International private medical insurers have been sucked into the insurance industry’s big-is-beautiful approach. The classic case is PPP healthcare. It has metamorphosed in four years from provident association to plc, rapidly swallowed by Guardian Royal Exchange. GRE was in its turn ingested by AXA, a global giant with £530bn of assets under management. AXA is the third largest insurer in the UK general insurance market and has a worldwide network of 140,000 staff in 60 countries.
Fearing to be left in the cold, Bupa International has agreed a cross-selling dealing with continental giant Zurich Life. The provident describes this alliance as its most significant development of 2000. It allows Bupa to sell life insurance and Zurich to sell private medical insurance (PMI) in the international arena.
Another participant in the race for size is Allianz, with its entry into the international PMI market. The German insurer is among the half-dozen largest in Europe. Its PMI market share is still tiny but within a year it has picked up clients ranging from accountants PriceWaterhouse Coopers to car-makers Volkswagen.
The international PMI bandwagon continues to roll and there are no obvious signs of wheels falling off. For Bupa International, 2000 was another year of five per cent growth in its client base. “It’s been a pretty constant rise at that rate for some years,” says spokesman Jon-Paul Clarke.
Bupa’s main continental opposition, Denmark’s International Health Insurance, claims to have been clocking up growth rates five times the Bupa figure, while most of the small UK-based wholesale insurers point to double digit growth.
Despite this healthy sales picture, intermediaries would like to see a more free-flowing spirit of innovation. Jan Lawson, a partner in Otley-based intermediaries Private Health Partnership, says: “Innovation? There’s not been a great deal of innovation. International plans have remained in fairly standard structure over the last few years.
“Probably the biggest move has been in giving flexibility in choosing the benefit areas and perhaps an inner core product, providing essential benefits, with bolt-ons. It’s up to purchasers to decide what facilities they need on top, rather than a standard package of benefits as you would get under a normal comprehensive scheme.”
Allianz has been modular from day one. IHI has moved down the same road. And Goodhealth recently moved over to bolt-on benefits.
Such additions could help solve a problem exercising the mind of Les Curzon, the director of newly-formed healthcare company Stevenage-based Nicles. Says Curzon: “With business we’ve taken on, a lot of wives are not covered for routine pregnancy. It’s simply overlooked, possibly because the company hasn’t looked much further than the male employee and applied the same benefits to the wife.

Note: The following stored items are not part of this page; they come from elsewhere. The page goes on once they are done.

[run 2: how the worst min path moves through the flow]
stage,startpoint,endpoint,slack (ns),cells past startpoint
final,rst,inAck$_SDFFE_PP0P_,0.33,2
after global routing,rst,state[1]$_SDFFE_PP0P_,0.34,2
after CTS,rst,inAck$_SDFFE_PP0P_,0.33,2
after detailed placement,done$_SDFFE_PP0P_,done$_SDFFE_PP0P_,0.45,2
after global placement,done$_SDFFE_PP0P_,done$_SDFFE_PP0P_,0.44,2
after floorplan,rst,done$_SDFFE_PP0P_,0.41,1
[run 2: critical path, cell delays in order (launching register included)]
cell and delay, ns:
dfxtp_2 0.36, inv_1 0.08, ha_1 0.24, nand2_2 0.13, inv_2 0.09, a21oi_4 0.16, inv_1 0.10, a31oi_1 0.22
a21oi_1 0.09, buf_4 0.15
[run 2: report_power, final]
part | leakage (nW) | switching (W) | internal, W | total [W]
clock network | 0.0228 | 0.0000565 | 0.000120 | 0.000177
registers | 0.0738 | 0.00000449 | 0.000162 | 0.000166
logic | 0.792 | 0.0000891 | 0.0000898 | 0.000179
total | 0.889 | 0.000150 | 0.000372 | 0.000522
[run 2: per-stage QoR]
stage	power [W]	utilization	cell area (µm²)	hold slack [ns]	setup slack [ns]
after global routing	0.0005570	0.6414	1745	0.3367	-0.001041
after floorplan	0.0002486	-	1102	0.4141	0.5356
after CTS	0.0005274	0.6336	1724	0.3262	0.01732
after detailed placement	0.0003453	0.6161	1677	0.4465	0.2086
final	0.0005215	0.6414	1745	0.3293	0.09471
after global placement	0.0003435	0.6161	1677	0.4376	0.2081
===== src/common/ternary_macros.svh =====
/* size macros for the ternary matrix-vector multiplier:
   input count, row count, input width, result width and carry width. */
`ifndef TERNARY_MACROS_SVH
`define TERNARY_MACROS_SVH

// number of inputs in the vector, one column of the matrix each.
`define TM_IN_LEN 8

// number of output rows.
`define TM_OUT_LEN 4

// signed input width.
`define TM_IN_BITS 8

// signed result width, wide enough for the largest row sum (+1024 here).
`define TM_OUT_BITS 12

// per-row carry width, must hold the input count.
`define TM_CARRY_BITS 4

`endif


===== src/common/ternary_pkg.sv =====
/* weight code enum and matrix, operand and result types. */
`default_nettype none

`include "ternary_macros.svh"

package ternary_pkg;

  // the negative bit wins, so code 2'b11 behaves as NEG.
  typedef enum logic [1:0] {
    ZERO = 2'b00,
    POS  = 2'b01,
    NEG  = 2'b10
  } ternary_e;

  typedef ternary_e [`TM_IN_LEN-1:0] weight_row_t;   // one code per input.
  typedef weight_row_t [`TM_OUT_LEN-1:0] weight_mat_t;

  typedef logic signed [`TM_IN_BITS-1:0] operand_t;
  typedef operand_t [`TM_IN_LEN-1:0] operand_vec_t;

  typedef logic signed [`TM_OUT_BITS-1:0] result_t;
  typedef result_t [`TM_OUT_LEN-1:0] result_vec_t;

endpackage

`default_nettype wire


===== src/common/bit_stream_if.sv =====
/* serial operand stream from the serializer to the row array. */
`default_nettype none

`include "ternary_macros.svh"

interface bit_stream_if;

  // one bit per input, least significant step first.
  logic [`TM_IN_LEN-1:0] bits;

  logic first;   // step zero of a product.
  logic last;    // final step, bit TM_OUT_BITS-1.
  logic active;  // high on every step of a product.

  modport src (
    output bits,
    output first,
    output last,
    output active
  );

  modport dst (
    input bits,
    input first,
    input last,
    input active
  );

endinterface

`default_nettype wire


===== src/logic/weight_store.sv =====
/* register matrix of ternary weight codes, one write per strobe. */
`default_nettype none

`include "ternary_macros.svh"

module weight_store
  import ternary_pkg::*;
(
  input  logic                          clk,
  input  logic                          rst,
  input  logic                          we,
  input  logic [$clog2(`TM_OUT_LEN)-1:0] row,
  input  logic [$clog2(`TM_IN_LEN)-1:0]  col,
  input  ternary_e                      code,
  input  logic                          lock,
  output weight_mat_t                   weights
);

  // the row array reads the matrix on every step, so it stays frozen
  // while a product is in flight.
  always_ff @(posedge clk) begin
    if (rst) begin
      for (int r = 0; r < `TM_OUT_LEN; r++) begin
        for (int c = 0; c < `TM_IN_LEN; c++) begin
          weights[r][c] <= ZERO;
        end
      end
    end else if (we && !lock) begin
      weights[row][col] <= code;
    end
  end

  // the host must address a real cell of the matrix.
  a_index_range: assert property (
    @(posedge clk) disable iff (rst)
    we |-> ((row < `TM_OUT_LEN) && (col < `TM_IN_LEN))
  );

endmodule

`default_nettype wire


===== src/matvec/operand_serializer.sv =====
/* input vector latch and lsb-first serializer with sign extension. */
`default_nettype none

`include "ternary_macros.svh"

module operand_serializer
  import ternary_pkg::*;
(
  input  logic         clk,
  input  logic         rst,
  input  logic         start,
  input  operand_vec_t x,
  input  logic         done_in,
  output logic         busy,
  bit_stream_if.src    stream
);

  localparam int STEP_BITS = $clog2(`TM_OUT_BITS);

  operand_vec_t         sh;
  logic [STEP_BITS-1:0] step;
  logic                 busy_q;
  logic                 accept;

  // busy drops in the cycle the collector shows done.
  assign busy   = busy_q && !done_in;
  assign accept = start && !busy;

  always_ff @(posedge clk) begin
    if (rst) begin
      busy_q        <= 1'b0;
      stream.active <= 1'b0;
      stream.first  <= 1'b0;
      stream.last   <= 1'b0;
      step          <= '0;
    end else if (accept) begin
      busy_q        <= 1'b1;
      stream.active <= 1'b1;
      stream.first  <= 1'b1;
      stream.last   <= 1'b0;
      step          <= '0;
    end else begin
      if (done_in) busy_q <= 1'b0;
      if (stream.active) begin
        stream.first  <= 1'b0;
        stream.last   <= (step == STEP_BITS'(`TM_OUT_BITS - 2));
        stream.active <= !stream.last;  // the step after last ends the product.
        step          <= step + 1'b1;
      end
    end
  end

  // the msb is copied down, so steps above the input width repeat the sign.
  always_ff @(posedge clk) begin
    if (accept) begin
      sh <= x;
    end else if (stream.active) begin
      for (int i = 0; i < `TM_IN_LEN; i++) begin
        sh[i] <= {sh[i][`TM_IN_BITS-1], sh[i][`TM_IN_BITS-1:1]};
      end
    end
  end

  always_comb begin
    for (int i = 0; i < `TM_IN_LEN; i++) begin
      stream.bits[i] = sh[i][0];
    end
  end

  // tags are only meaningful on steps of a running product.
  a_tags_in_active: assert property (
    @(posedge clk) disable iff (rst)
    (stream.first || stream.last) |-> stream.active
  );

endmodule

`default_nettype wire


===== src/matvec/ternary_row_array.sv =====
/* one bit-serial ternary adder per row with negative-weight correction. */
`default_nettype none

`include "ternary_macros.svh"

module ternary_row_array
  import ternary_pkg::*;
(
  input  logic                   clk,
  input  logic                   rst,
  input  weight_mat_t            weights,
  bit_stream_if.dst              stream,
  output logic [`TM_OUT_LEN-1:0] row_bits,
  output logic                   row_first,
  output logic                   row_last,
  output logic                   row_valid
);

  localparam int SUM_BITS = `TM_CARRY_BITS + 1;

  logic [`TM_OUT_LEN-1:0] sum_lsb;

  for (genvar r = 0; r < `TM_OUT_LEN; r++) begin : g_row
    logic [`TM_CARRY_BITS-1:0] carry;
    logic [`TM_CARRY_BITS-1:0] neg_count;
    logic [`TM_CARRY_BITS-1:0] carry_in;
    logic [`TM_IN_LEN-1:0]     term;
    logic [SUM_BITS-1:0]       sum;

    always_comb begin
      logic [1:0] code;
      neg_count = '0;
      for (int i = 0; i < `TM_IN_LEN; i++) begin
        code = weights[r][i];
        if (code[1]) begin
          term[i]   = ~stream.bits[i];   // ones' complement, the +1 comes from neg_count.
          neg_count = neg_count + 1'b1;
        end else if (code == POS) begin
          term[i] = stream.bits[i];
        end else begin
          term[i] = 1'b0;
        end
      end
      carry_in = stream.first ? neg_count : carry;
      sum      = SUM_BITS'(carry_in);
      for (int i = 0; i < `TM_IN_LEN; i++) begin
        sum = sum + SUM_BITS'(term[i]);
      end
    end

    assign sum_lsb[r] = sum[0];

    always_ff @(posedge clk) begin
      if (rst) begin
        carry <= '0;
      end else if (stream.active) begin
        carry <= sum[SUM_BITS-1:1];
      end
    end

    // at most TM_IN_LEN terms plus a carry of at most TM_IN_LEN, halved.
    a_carry_bound: assert property (
      @(posedge clk) disable iff (rst)
      carry <= `TM_CARRY_BITS'(`TM_IN_LEN)
    );
  end

  always_ff @(posedge clk) begin
    row_bits <= sum_lsb;
  end

  always_ff @(posedge clk) begin
    if (rst) begin
      row_first <= 1'b0;
      row_last  <= 1'b0;
      row_valid <= 1'b0;
    end else begin
      row_first <= stream.first;
      row_last  <= stream.last;
      row_valid <= stream.active;
    end
  end

endmodule

`default_nettype wire


===== src/matvec/result_collector.sv =====
/* deserializer for the row results with a one-cycle done pulse. */
`default_nettype none

`include "ternary_macros.svh"

module result_collector
  import ternary_pkg::*;
(
  input  logic                   clk,
  input  logic                   rst,
  input  logic [`TM_OUT_LEN-1:0] row_bits,
  input  logic                   row_first,
  input  logic                   row_last,
  input  logic                   row_valid,
  output result_vec_t            y,
  output logic                   done
);

  result_vec_t acc;
  logic        pend;  // last bit is in acc, publish on the next edge.

  // bits enter at the top, so after TM_OUT_BITS steps the lsb sits at bit 0.
  always_ff @(posedge clk) begin
    if (row_valid) begin
      for (int r = 0; r < `TM_OUT_LEN; r++) begin
        if (row_first) begin
          acc[r] <= {row_bits[r], {(`TM_OUT_BITS-1){1'b0}}};
        end else begin
          acc[r] <= {row_bits[r], acc[r][`TM_OUT_BITS-1:1]};
        end
      end
    end
  end

  always_ff @(posedge clk) begin
    if (rst) begin
      pend <= 1'b0;
      done <= 1'b0;
      y    <= '0;
    end else begin
      pend <= row_valid && row_last;
      done <= pend;
      if (pend) y <= acc;
    end
  end

  a_tags_need_valid: assert property (
    @(posedge clk) disable iff (rst)
    (row_first || row_last) |-> row_valid
  );

endmodule

`default_nettype wire


===== src/logic/matvec_top.sv =====
/* top level of the ternary matrix-vector multiplier. */
`default_nettype none

`include "ternary_macros.svh"

module matvec_top
  import ternary_pkg::*;
(
  input  logic                          clk,
  input  logic                          rst,
  input  logic                          w_we,
  input  logic [$clog2(`TM_OUT_LEN)-1:0] w_row,
  input  logic [$clog2(`TM_IN_LEN)-1:0]  w_col,
  input  ternary_e                      w_code,
  input  operand_vec_t                  x_in,
  input  logic                          start,
  output result_vec_t                   y_out,
  output logic                          done,
  output logic                          busy
);

  weight_mat_t            weights;
  logic [`TM_OUT_LEN-1:0] row_bits;
  logic                   row_first;
  logic                   row_last;
  logic                   row_valid;

  bit_stream_if u_stream ();

  weight_store u_weights (
    .clk     (clk),
    .rst     (rst),
    .we      (w_we),
    .row     (w_row),
    .col     (w_col),
    .code    (w_code),
    .lock    (busy),       // writes during a product are dropped.
    .weights (weights)
  );

  operand_serializer u_serializer (
    .clk     (clk),
    .rst     (rst),
    .start   (start),
    .x       (x_in),
    .done_in (done),
    .busy    (busy),
    .stream  (u_stream.src)
  );

  ternary_row_array u_rows (
    .clk       (clk),
    .rst       (rst),
    .weights   (weights),
    .stream    (u_stream.dst),
    .row_bits  (row_bits),
    .row_first (row_first),
    .row_last  (row_last),
    .row_valid (row_valid)
  );

  result_collector u_collector (
    .clk       (clk),
    .rst       (rst),
    .row_bits  (row_bits),
    .row_first (row_first),
    .row_last  (row_last),
    .row_valid (row_valid),
    .y         (y_out),
    .done      (done)
  );

endmodule

`default_nettype wire


===== config.mk =====
export PLATFORM = sky130hd
export DESIGN_NAME = matvec_top
export DESIGN_NICKNAME = d
export VERILOG_FILES = /design/src/common/ternary_pkg.sv /design/src/common/bit_stream_if.sv /design/src/logic/weight_store.sv /design/src/matvec/operand_serializer.sv /design/src/matvec/ternary_row_array.sv /design/src/matvec/result_collector.sv /design/src/logic/matvec_top.sv
export VERILOG_INCLUDE_DIRS = /design/src /design/src/common
export SDC_FILE = /design/constraint.sdc
export NUM_CORES = 1
export LEC_CHECK = 0
export ABC_AREA = 1
export BUFFER_PORTS_ARGS = -buffer_cell sky130_fd_sc_hd__buf_2
export CORE_AREA = 2 2 126 190
export DETAILED_ROUTE_END_ITERATION = 12
export DIE_AREA = 0 0 128 192
export GPL_TIMING_DRIVEN = 0
export PLACE_DENSITY_LB_ADDON = 0.15
export SYNTH_ARGS = -nofsm -noshare
export SYNTH_HDL_FRONTEND = slang
export SYNTH_SLANG_ARGS = --single-unit

===== constraint.sdc =====
create_clock -name clk -period 5.65 [get_ports clk]
set_clock_uncertainty 0.2 [all_clocks]
set_input_delay 0.2825 -clock clk [delete_from_list [all_inputs] [get_ports clk]]
set_output_delay 0.2825 -clock clk [all_outputs]
set_load 0.01 [all_outputs]

==> results.yml, run 1 <==
placement:
  placed_area_um2: 14600
  dp_cells: 2153
  place.gp.congestion: 0.912
  dp_hpwl_mm: 24.6
  port_buffers: 124
yosys:
  ys_top_cells_by_count: "nand2_1, inv_1, nor2_1"
  syn_area_per_cell_um2: 7.77
  synth_largest_area_cell: "edfxtp_1"
  syn_inst: 1747
  synthTopCellsByArea: "edfxtp_1, dfxtp_1, nand2_1"
  yosys_most_used_dff: "dfxtp_1"
  yosysMostFrequentCell: "nand2_1"
  syn_nets: 1903
  synth_area_um2: 13600
  synth_edf_count: 112
  async_reset_ff_frac: 0
  synth_top_area_frac: 0.248
  ys_warn_count: 0
  ys_seq_area_frac: 0.461
  synth_seq_cells: 257
  synth_cell_types: 40
clock_tree:
  numCtsBuffers: 25
  htreeDepth: 1
  cts_sinks: 257
  clk_pin_slew_ns: 0.07
  clk_path_buf_depth: 3
  clk_latency_ns: 0.53
  cts_setup_buffers: 0
  cts-root-buf: "clkbuf_16"
  cts_tree: "done"
power_and_ir_drop:
  finalPower_mw: 4.25
  power_density_nw_per_um2: 264
  seqPwrFrac: 0.500
  p_sw_mw: 1.05
  intPower_mw: 3.20
  max-vdd-ir-drop_uv: 243
  swShare: 0.247
  power_frac_comb: 0.099
  pwr-share-clk: 0.401
  p_leak_nw: 7.68
setup_path:
  crit_path_max_fanout: 5
  crit_start: "u_weights.weights[17]"
  path_depth: 25
  timing.rr.start: "u_weights.weights[17]"
  cp.arrival_ns: 5.54
  cp_top_family: "adder cells"
  cp_slowest_cell: "fa_1"
  startpoint_type: "flip-flop"
  r2r_cells: 25
  cp_slowest_stage_delay_ns: 0.46
  crit_buf_inv: 5
  endpoint_kind: "flip-flop"
  cp_common_cell: "ha_1"
  required_ns: 5.87
  path_class: "flip-flop to flip-flop"
routing:
  wire_per_inst_um: 15.4
  drt_iter0_drc: 726
  firstDrtPassIters: 5
  vias: 12200
  drc: 0
  via_per_inst: 5.39
  wl_mm: 34.8
  ant_nets: 0
die:
  die-area_um2: 24600
  placementRows: 68
  dieHeight_um: 192
  die_x_um: 128
  core-area_um2: 22800
  io_pins: 125
  initial_utilization: 0.596
grt:
  grt_overflow_total: 0
  grt_max_degree: 32
  grt_antenna_before_repair: 0
  grt_pass1_wl_mm: 56.2
  grt_pass1_vias: 12200
  grtUsageTotal: 0.284
timing:
  worst_pin_slew_ns: 0.913
  post-route-min-period_ns: 5.32
  relSlewSlack: 0.391
  rsz0062_at_grt: "true"
  slew_violations: 0
  setup-tns-final_ns: 0
  setup_viol: 0
  max_freq_ghz: 0.188
  post-route-period-util: 0.941
  hold_viol_final: 0
finish:
  drive_above_1_share: 0.120
  nets: 2124
  syn_to_final_growth_pct: 18.7
  antenna_cells: 0
  fin_cells: 2267
  fill_cells: 1807
  fin_area_um2: 16100
hold_path:
  holdCritStartpoint: "w_col[2]"
  whs_path_depth: 6
  min_path_type: "input pin to flip-flop"
outcome:
  status: "completed"
run:
  cap_violations: 0
==> tightest hold or removal path, stage by stage <==
cell and delay, ns:
buf_2 0.11, nor3_1 0.05, inv_1 0.17, nor2_1 0.09
inv_1 0.08, a21oi_1 0.07
==> cell usage in the layout, fill, tap and decap left out, types with 3 or more instances in the layout <==
| cell | n |
|---|---|
| edfxtp_1 | 112 |
| clkinv_1 | 3 |
| o31ai_1 | 3 |
| fa_1 | 20 |
| nor2_1 | 202 |
| clkbuf_16 | 25 |
| buf_1 | 3 |
| a21oi_1 | 112 |
| nand3_2 | 7 |
| inv_2 | 14 |
| or2_2 | 9 |
| nor2_2 | 5 |
| dlygate4sd3_1 | 68 |
| o21ai_1 | 8 |
| nand2_1 | 427 |
| dfxtp_1 | 144 |
| nand2_2 | 27 |
| ha_1 | 60 |
| clkbuf_1 | 58 |
| clkinv_2 | 5 |
| xor2_1 | 9 |
| nand3_1 | 96 |
| inv_1 | 211 |
| buf_2 | 124 |
| nand2_4 | 3 |
| xnor2_1 | 10 |
| o21ai_0 | 176 |
| nor3_1 | 11 |
| bufinv_16 | 3 |
==> final cells by class <==
type	count	area, µm²	area share
sequential	257	6270	0.389
buffer	56	221	0.0137
multi-input combinational	1206	6260	0.388
clock inverter	12	143	0.00885
clock buffer	34	679	0.0421
inverter	228	858	0.0532
tap	280	350	0.0217
timing repair buffer	194	1340	0.0832
==> sequential cells by signal, indices dropped and copies added (netlist names), 4 cells and up <==
| signal | count |
|---|---|
| u_serializer.step | 4 |
| u_serializer.sh | 56 |
| u_rows.row_bits | 4 |
| u_serializer.stream.bits | 8 |
| u_rows.g_row.carry | 16 |
| u_collector.acc | 48 |
| u_weights.weights | 64 |
| u_collector.y | 48 |
==> per-layer routing <==
layer / wire (µm) / share of wire / GRT usage / vias to the layer above
met5: 0 / 0 / 0 / -
met4: 1620 / 0.046 / 0.133 / 0
met3: 1880 / 0.054 / 0.0351 / 108
met2: 18500 / 0.53 / 0.553 / 410
met1: 12800 / 0.37 / 0.299 / 5644
li1: - / - / - / 6065
==> worst paths after layout <==
path                              end  slack [ns]
min              u_weights.weights[5]        0.17
max reg2reg  u_rows.g_row[1].carry[1]        0.33
max          u_rows.g_row[1].carry[1]        0.33
min reg2reg       u_collector.acc[35]        0.21
==> cells by family (layout without fill, tap and decap cells) <==
kind of cell    after synthesis  after routing  share of synthesized area
flops                       257            257                      0.461
compound gates              312            312                      0.118
simple gates                794            794                      0.243
fa+ha+maj                    81             81                     0.0857
xor+xnor                     19             19                     0.0123
buf+inv                     284            524                     0.0795
==> through the flow <==
stage	utilization	setup slack [ns]	hold slack, ns
finish	0.707	0.334	0.170
floorplan	-	0.737	0.167
CTS	0.706	0.155	0.156
detailed placement	0.640	0.241	0.194
global placement	0.638	0.456	0.187
global route	0.707	-0.0396	0.206
==> power groups by stage <==
stage / Combinational, mW / Clock, mW / Sequential (mW)
after floorplan: 0.243 / 0 / 2.14
after global routing: 0.472 / 1.79 / 2.14
after detailed placement: 0.374 / 0 / 2.17
final: 0.422 / 1.70 / 2.13
after global placement: 0.353 / 0 / 2.17
after CTS: 0.412 / 1.71 / 2.13
==> timing repair <==
item | in CTS | in global routing
gates resized for setup | 0 | 5
endpoints found under the hold margin | 71 | 0
endpoints found under the setup margin | 0 | 9
hold buffers | 68 | 0
(Power assumes the default switching activity.)
==> run 2, diff against run 1 <==
- CORE_AREA: 2 2 126 190 -> 2 2 122 183
- DIE_AREA: 0 0 128 192 -> 0 0 124 185
- clock period: 5.65 -> 6.7 ns (I/O delays scaled with it)
==> run 2 against run 1 <==
Global-route usage increased by 2.3 points. Final cell count decreased by 0.53%. Core utilization increased by 3.8 points. Fmax decreased by 1.2%. First-iteration DRC count decreased by 0.28%. Clock power decreased by 21%. Largest cell class unchanged. Highest routed layer unchanged.
==> results.yml, run 2 (same netlist as run 1, synthesis figures left out) <==
outcome:
  status: "completed"
finish:
  drive_above_1_share: 0.116
  nets: 2123
  biggestRegsByFlops: "u_weights.weights x64, u_serializer.sh x56"
  antenna_cells: 0
  largest_register_ffs: 64
  final_cell_mix: "nand2_1, inv_1, nor2_1, o21ai_0, dfxtp_1"
  fill_cells: 1600
  ff_latch_area_um2: 6270
  layout_commonest_cell: "nand2_1"
  syn_to_final_growth_pct: 17.9
  multiInputGateArea_um2: 6240
  regMostFlops: "u_weights.weights"
grt:
  grt_overflow_total: 0
  grt_antenna_before_repair: 0
  grtUsageTotal: 0.307
  grt_pass1_vias: 12400
  grt_pass1_wl_mm: 56.1
  grt_max_degree: 31
timing:
  worst_pin_slew_ns: 0.928
  hold_viol_final: 0
  post-route-min-period_ns: 5.38
  slew_violations: 0
  post-route-period-util: 0.803
  relSlewSlack: 0.381
  setup_viol: 0
  rsz0062_at_grt: "false"
  timing.hold.ws_ns: 0.0152
  max_freq_ghz: 0.186
  setup-tns-final_ns: 0
setup_path:
  endpoint_kind: "flip-flop"
  cp_slowest_cell: "ha_1"
  timing.rr.start: "u_weights.weights[49]"
  crit_start: "u_weights.weights[49]"
  crit_path_max_fanout: 5
  path_class: "flip-flop to flip-flop"
  cp_slowest_stage_delay_ns: 0.37
  cp.arrival_ns: 5.60
  required_ns: 6.92
  startpoint_type: "flip-flop"
routing:
  drt_iter0_drc: 724
  firstDrtPassIters: 6
  vias: 12400
  wire_per_inst_um: 15.6
  ant_nets: 0
  via_per_inst: 5.48
  wl_mm: 35.2
  drc: 0
clock_tree:
  cts_sinks: 257
  cts-root-buf: "clkbuf_16"
  cts_setup_buffers: 0
  numCtsBuffers: 25
  clk_pin_slew_ns: 0.07
  htreeDepth: 1
  clk_latency_ns: 0.52
  cts_tree: "done"
  clk_path_buf_depth: 3
power_and_ir_drop:
  finalPower_mw: 3.50
  power_density_nw_per_um2: 219
  max-vdd-ir-drop_uv: 236
  p_leak_nw: 7.63
die:
  placementRows: 66
  die_x_um: 124
  die-area_um2: 22900
  core-area_um2: 21500
  dieHeight_um: 185
  initial_utilization: 0.632
  io_pins: 125
placement:
  port_buffers: 124
  place.gp.congestion: 0.910
  dp_hpwl_mm: 24.4
hold_path:
  holdCritStartpoint: "w_code[1]"
  min_path_type: "input pin to flip-flop"
run:
  cap_violations: 0
## run 2: cell types whose count changed in the layout (fill, tap and decap cells not counted), moves of 2 or more
cell and delta:
clkinv_1 +2, bufinv_16 -2, inv_6 -2, clkbuf_1 -2
## run 2: layout make-up
type                    instances  share of cell area
flip-flops and latches        257               0.392
multi-input cells            1206               0.390
repair buffers                193              0.0832
inverters                     228              0.0536
clock buffers                  32              0.0420
well taps                     272              0.0213
plain buffers                  56              0.0138
clock inverters                11             0.00492
## run 2: metrics by stage
| step | util | setup slack [ns] | std cells | instance area, µm² |
|---|---|---|---|---|
| 2_1_floorplan | - | 1.79 | 1747 | 13600 |
| 3_3_place_gp | 0.677 | 1.50 | 2143 | 14500 |
| 3_5_place_dp | 0.679 | 1.34 | 2145 | 14600 |
| 4_1_cts | 0.745 | 1.32 | 2255 | 16000 |
| 5_1_grt | 0.745 | 0.818 | 2255 | 16000 |
| 6_report | 0.745 | 1.32 | 2255 | 16000 |
## run 2: per-layer routing
metal | track usage | up-vias | part of all wire
li1 | - | 6062 | -
met2 | 0.602 | 397 | 0.54
met4 | 0.137 | 0 | 0.043
met1 | 0.316 | 5793 | 0.36
met3 | 0.0379 | 103 | 0.056
met5 | 0 | - | 0
$ cat src/rtl/line_merge.sv
`timescale 1ns/10ps

module line_merge (
  // Captured store from the controller
  store_if.merge           st,
  // Placed write data for the data array
  output cache_pkg::line_t      da_in,
  // Byte-write mask, active low
  output cache_pkg::byte_mask_t da_write
);
  import cache_pkg::*;

  // Byte enables before shifting into place
  logic [3:0] lane_en;

  // Data bits that belong to the access size
  word_t      keep;

  // First byte lane touched by the store
  offset_t    lane;

  // Size decode, little-endian lanes
  always_comb
  begin
    lane_en = 4'b0000;
    keep    = '0;
    lane    = st.offset;
    case (st.dtype)
      acc_word:
      begin
        // Word slot from offset bits 3..2
        lane_en = 4'b1111;
        keep    = 32'hffff_ffff;
        lane    = {st.offset[3:2], 2'b00};
      end
      acc_hword,
      acc_hword_u:
      begin
        // Halfword at offset bit 1 times two inside the slot
        lane_en = 4'b0011;
        keep    = 32'h0000_ffff;
        lane    = {st.offset[3:1], 1'b0};
      end
      acc_byte,
      acc_byte_u:
      begin
        // Any byte lane
        lane_en = 4'b0001;
        keep    = 32'h0000_00ff;
        lane    = st.offset;
      end
      default:
      begin
        // Unknown type writes nothing
        lane_en = 4'b0000;
        keep    = '0;
        lane    = '0;
      end
    endcase
  end

  // Only the stored bytes are cleared in the mask
  assign da_write = st.merge_en ? ~(byte_mask_t'(lane_en) << lane) : '1;

  // Data moved to the same lanes, other bytes zero
  assign da_in = st.merge_en ? (line_t'(st.wdata & keep) << {lane, 3'b000}) : '0;

endmodule

$ cat src/rtl/cache_write.sv
`timescale 1ns/10ps

module cache_write (
  input  logic                  clk,
  input  logic                  rst,
  // Core side
  input  logic                  core_req,
  input  logic                  core_write,
  input  cache_pkg::word_t      core_addr,
  input  cache_pkg::word_t      core_in,
  input  cache_pkg::access_t    core_type,
  output logic                  core_wait,
  // Memory side, write-through
  output logic                  d_req,
  output logic                  d_write,
  output cache_pkg::word_t      d_addr,
  output cache_pkg::word_t      d_in,
  output cache_pkg::access_t    d_type,
  input  logic                  d_wait,
  // Tag and valid arrays
  output cache_pkg::index_t     index,
  output cache_pkg::tag_t       ta_in,
  output logic                  ta_read,
  output logic                  ta_write,
  output logic                  valid_read,
  input  cache_pkg::tag_t       ta_out,
  input  logic                  valid_in,
  // Data array, da_write active low per byte
  output cache_pkg::line_t      da_in,
  output cache_pkg::byte_mask_t da_write,
  output logic                  da_read
);

  // Captured store between controller and merger
  store_if st_bus ();

  store_ctrl u_store_ctrl (
    .clk        (clk),
    .rst        (rst),
    .core_req   (core_req),
    .core_write (core_write),
    .core_addr  (core_addr),
    .core_in    (core_in),
    .core_type  (core_type),
    .core_wait  (core_wait),
    .d_req      (d_req),
    .d_write    (d_write),
    .d_addr     (d_addr),
    .d_in       (d_in),
    .d_type     (d_type),
    .d_wait     (d_wait),
    .ta_out     (ta_out),
    .valid_in   (valid_in),
    .ta_read    (ta_read),
    .ta_write   (ta_write),
    .da_read    (da_read),
    .valid_read (valid_read),
    .st         (st_bus.ctrl)
  );

  line_merge u_line_merge (
    .st       (st_bus.merge),
    .da_in    (da_in),
    .da_write (da_write)
  );

  // Array index and tag come from the captured address
  assign index = st_bus.index;
  assign ta_in = st_bus.tag;

endmodule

“We recently had a case where an employee went to work in Belgium on a two-year contract, his wife became pregnant and the couple wanted to have the baby there but they weren’t covered. Really that should have been thought of in the first place, especially for staff sent a long way abroad, such as Australia, where you can’t just nip back across the Channel.”
Cigna’s director of international sales and client management, Sheldon Kenton, describes chronic cover and pregnancy as the two “classic” areas in which the industry is letting down customers. But despite these blotches, the industry looks set to rake in more and more customers.
On current trends it looks like the lion’s share of that business will go to big insurers.